White-Label-Lösung

Bei einer White-Label-Lösung handelt es sich um Produkte oder Dienstleistungen, bei denen der Hersteller nicht in Erscheinung tritt. Er stellt lediglich seine Technik zur Verfügung. Die eigene Marke, das Layout oder Erscheinungsbild tritt in den Hintergrund.

Wie die White-Label-Lösung funktioniert

Die Funktionsweise einer White-Label-Lösung lässt sich am besten mit einem Beispiel verdeutlichen. Nutzt ein Unternehmen die Software von CrowdDesk, dann kann es diese Software unter eigenem Logo, eigener Webseite und unter Berücksichtigung der Corporate Identity verwenden, um auf diesem Weg Anleger anzusprechen und Kapital einzusammeln. Ein Unternehmen, das auf eine White-Label-Lösung setzt, tritt flexibel und individuell nach außen auf – und setzt auf eine Fremdleistung.

Die Vorteile für Nutzer

Bei einem White Label steht immer die Funktionalität der Software im Vordergrund. Die Inhalte sind individuell anpassbar.

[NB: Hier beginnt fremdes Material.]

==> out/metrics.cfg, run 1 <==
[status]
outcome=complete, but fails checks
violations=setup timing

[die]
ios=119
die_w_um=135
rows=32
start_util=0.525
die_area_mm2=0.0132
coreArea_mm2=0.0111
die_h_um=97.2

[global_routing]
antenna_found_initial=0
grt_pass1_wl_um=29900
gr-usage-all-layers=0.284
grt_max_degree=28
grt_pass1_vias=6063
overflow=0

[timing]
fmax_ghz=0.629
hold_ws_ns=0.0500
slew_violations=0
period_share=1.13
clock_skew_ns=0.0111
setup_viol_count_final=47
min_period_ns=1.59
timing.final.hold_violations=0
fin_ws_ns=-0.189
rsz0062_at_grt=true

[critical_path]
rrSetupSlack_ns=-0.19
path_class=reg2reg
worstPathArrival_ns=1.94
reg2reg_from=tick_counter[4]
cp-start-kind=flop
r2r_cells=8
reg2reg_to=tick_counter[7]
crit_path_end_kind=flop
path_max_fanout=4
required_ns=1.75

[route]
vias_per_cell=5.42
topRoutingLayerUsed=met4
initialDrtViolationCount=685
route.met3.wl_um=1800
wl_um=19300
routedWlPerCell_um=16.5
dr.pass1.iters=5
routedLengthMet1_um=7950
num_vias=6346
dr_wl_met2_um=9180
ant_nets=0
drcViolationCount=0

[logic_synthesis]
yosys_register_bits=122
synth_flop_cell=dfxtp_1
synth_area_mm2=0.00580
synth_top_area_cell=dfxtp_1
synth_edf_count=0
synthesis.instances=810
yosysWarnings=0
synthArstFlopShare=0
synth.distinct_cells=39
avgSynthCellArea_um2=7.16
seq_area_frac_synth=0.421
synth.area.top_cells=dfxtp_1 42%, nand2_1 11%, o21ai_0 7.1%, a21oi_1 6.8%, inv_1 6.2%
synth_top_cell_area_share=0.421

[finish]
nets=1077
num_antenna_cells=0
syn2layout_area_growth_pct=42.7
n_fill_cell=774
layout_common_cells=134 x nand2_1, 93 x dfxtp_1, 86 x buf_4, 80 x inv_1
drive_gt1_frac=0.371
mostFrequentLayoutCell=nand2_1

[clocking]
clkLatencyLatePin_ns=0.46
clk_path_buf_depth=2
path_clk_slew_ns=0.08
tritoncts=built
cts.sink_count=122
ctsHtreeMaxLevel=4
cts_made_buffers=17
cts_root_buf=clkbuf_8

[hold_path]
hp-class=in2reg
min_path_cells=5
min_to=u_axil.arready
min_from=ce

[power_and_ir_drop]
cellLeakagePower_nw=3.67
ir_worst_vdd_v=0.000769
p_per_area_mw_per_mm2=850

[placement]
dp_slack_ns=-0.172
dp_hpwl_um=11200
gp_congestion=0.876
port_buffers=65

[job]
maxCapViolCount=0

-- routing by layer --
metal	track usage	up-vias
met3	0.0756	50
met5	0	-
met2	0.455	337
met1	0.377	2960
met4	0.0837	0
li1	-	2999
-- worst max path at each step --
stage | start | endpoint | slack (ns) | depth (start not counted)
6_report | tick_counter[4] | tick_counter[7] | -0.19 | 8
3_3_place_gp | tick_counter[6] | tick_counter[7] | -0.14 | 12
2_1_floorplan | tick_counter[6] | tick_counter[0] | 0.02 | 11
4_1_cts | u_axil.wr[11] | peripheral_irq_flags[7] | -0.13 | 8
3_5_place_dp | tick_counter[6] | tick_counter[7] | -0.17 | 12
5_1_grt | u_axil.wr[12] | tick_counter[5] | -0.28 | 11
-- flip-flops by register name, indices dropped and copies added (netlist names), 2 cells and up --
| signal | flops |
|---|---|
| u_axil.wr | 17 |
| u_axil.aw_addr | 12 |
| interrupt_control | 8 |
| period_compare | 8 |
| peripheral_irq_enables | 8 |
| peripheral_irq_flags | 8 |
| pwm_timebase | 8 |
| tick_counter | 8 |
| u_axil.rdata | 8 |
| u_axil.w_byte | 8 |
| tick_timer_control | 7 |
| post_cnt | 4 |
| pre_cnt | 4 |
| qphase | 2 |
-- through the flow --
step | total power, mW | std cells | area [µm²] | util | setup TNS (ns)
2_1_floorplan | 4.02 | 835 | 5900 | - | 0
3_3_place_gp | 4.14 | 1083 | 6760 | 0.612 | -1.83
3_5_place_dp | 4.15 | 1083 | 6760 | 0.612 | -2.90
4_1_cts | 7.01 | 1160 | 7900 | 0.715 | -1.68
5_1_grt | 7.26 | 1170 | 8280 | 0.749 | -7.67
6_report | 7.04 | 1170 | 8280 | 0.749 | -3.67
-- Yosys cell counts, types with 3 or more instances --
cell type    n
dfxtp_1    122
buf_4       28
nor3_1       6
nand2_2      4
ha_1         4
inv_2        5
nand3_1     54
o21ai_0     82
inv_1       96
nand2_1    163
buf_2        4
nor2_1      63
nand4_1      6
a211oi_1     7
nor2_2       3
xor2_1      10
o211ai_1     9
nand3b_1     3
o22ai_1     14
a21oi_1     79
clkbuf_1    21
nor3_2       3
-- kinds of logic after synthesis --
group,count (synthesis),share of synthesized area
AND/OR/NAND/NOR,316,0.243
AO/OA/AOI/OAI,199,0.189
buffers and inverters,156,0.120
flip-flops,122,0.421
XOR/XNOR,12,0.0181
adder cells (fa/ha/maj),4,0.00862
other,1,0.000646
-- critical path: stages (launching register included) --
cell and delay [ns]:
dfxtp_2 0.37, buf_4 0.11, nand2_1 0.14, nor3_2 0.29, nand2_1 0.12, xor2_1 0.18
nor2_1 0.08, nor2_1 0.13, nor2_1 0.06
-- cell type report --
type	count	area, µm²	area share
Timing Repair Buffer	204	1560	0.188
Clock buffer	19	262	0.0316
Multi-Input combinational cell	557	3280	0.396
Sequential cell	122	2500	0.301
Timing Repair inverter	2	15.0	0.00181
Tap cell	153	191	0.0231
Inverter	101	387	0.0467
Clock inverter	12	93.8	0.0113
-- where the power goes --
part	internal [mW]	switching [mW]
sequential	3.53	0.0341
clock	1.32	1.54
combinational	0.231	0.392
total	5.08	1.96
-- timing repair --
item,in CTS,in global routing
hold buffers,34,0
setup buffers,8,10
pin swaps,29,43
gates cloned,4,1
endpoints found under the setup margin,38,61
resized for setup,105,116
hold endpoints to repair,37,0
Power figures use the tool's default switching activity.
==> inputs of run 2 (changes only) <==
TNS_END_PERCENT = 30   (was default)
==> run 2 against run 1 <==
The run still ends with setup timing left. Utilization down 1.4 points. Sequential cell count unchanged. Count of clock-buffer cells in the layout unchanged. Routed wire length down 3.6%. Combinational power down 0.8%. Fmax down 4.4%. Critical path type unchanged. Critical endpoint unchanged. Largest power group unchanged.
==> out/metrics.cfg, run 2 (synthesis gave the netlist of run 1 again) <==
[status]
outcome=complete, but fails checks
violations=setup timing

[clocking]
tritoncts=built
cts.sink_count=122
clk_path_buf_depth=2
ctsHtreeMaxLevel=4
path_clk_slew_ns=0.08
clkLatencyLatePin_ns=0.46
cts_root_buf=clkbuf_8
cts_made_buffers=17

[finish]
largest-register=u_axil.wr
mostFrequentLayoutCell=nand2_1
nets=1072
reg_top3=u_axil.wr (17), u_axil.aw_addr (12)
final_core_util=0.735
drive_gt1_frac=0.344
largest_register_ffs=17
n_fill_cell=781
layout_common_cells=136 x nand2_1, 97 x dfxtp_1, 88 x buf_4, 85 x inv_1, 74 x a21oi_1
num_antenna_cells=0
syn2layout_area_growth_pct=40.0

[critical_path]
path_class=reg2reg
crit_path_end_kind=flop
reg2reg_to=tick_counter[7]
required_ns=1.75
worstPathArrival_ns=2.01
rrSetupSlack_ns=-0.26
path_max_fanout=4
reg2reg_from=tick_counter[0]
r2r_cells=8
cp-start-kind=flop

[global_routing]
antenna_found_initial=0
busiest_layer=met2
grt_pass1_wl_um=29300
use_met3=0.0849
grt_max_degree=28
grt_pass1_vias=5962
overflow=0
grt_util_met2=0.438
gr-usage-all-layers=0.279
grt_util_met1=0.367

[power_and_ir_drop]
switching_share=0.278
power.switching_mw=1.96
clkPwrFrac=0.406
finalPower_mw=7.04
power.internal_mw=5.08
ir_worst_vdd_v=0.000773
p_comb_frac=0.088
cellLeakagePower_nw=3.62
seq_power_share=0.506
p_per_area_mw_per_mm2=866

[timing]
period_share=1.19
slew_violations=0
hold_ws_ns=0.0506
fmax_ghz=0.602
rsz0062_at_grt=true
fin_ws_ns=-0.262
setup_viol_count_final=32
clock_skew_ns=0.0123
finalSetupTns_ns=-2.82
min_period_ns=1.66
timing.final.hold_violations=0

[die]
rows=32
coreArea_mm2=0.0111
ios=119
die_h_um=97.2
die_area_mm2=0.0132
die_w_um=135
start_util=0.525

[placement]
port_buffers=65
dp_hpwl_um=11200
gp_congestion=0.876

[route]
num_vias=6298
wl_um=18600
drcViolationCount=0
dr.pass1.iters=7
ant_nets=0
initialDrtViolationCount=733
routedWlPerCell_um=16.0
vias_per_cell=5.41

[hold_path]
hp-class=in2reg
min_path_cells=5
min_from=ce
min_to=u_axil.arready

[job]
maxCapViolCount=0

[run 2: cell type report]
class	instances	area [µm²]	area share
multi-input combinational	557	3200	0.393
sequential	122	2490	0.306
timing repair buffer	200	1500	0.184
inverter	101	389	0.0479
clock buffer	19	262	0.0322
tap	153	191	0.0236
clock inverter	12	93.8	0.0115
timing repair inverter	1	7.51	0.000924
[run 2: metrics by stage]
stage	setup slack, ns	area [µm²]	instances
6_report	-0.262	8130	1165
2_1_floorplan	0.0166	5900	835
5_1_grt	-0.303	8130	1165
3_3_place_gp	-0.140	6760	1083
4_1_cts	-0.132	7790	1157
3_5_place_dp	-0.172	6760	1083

Das erhöht die Flexibilität für Unternehmen und schafft Vertrauen seitens der Verbraucher, die das Unternehmen zuvor schon kannten. So können Unternehmen, die eine solche Lösung nutzen, ohne großen Aufwand ein neues Produkt oder eine neue Dienstleistung in ihr Angebots- und Leistungsspektrum mit aufnehmen. Eine Erweiterung des Portfolios ist damit möglich. So lässt sich flexibel auf eine neue Markt- oder Unternehmenssituation reagieren, die ein schnelles Handeln erfordert.

Um beim Eingangs erwähnten CrowdDesk-Beispiel zu bleiben: Für Anleger ergibt sich der Eindruck, dass es sich um die Software des auftretenden Unternehmens handelt, da sie individualisiert in Erscheinung tritt. Unternehmen, die mit CrowdDesk arbeiten, haben so die Möglichkeit, eine Crowdinvesting-Plattform nach ihren Bedürfnissen und Wünschen aufzusetzen, um Kapital einzusammeln.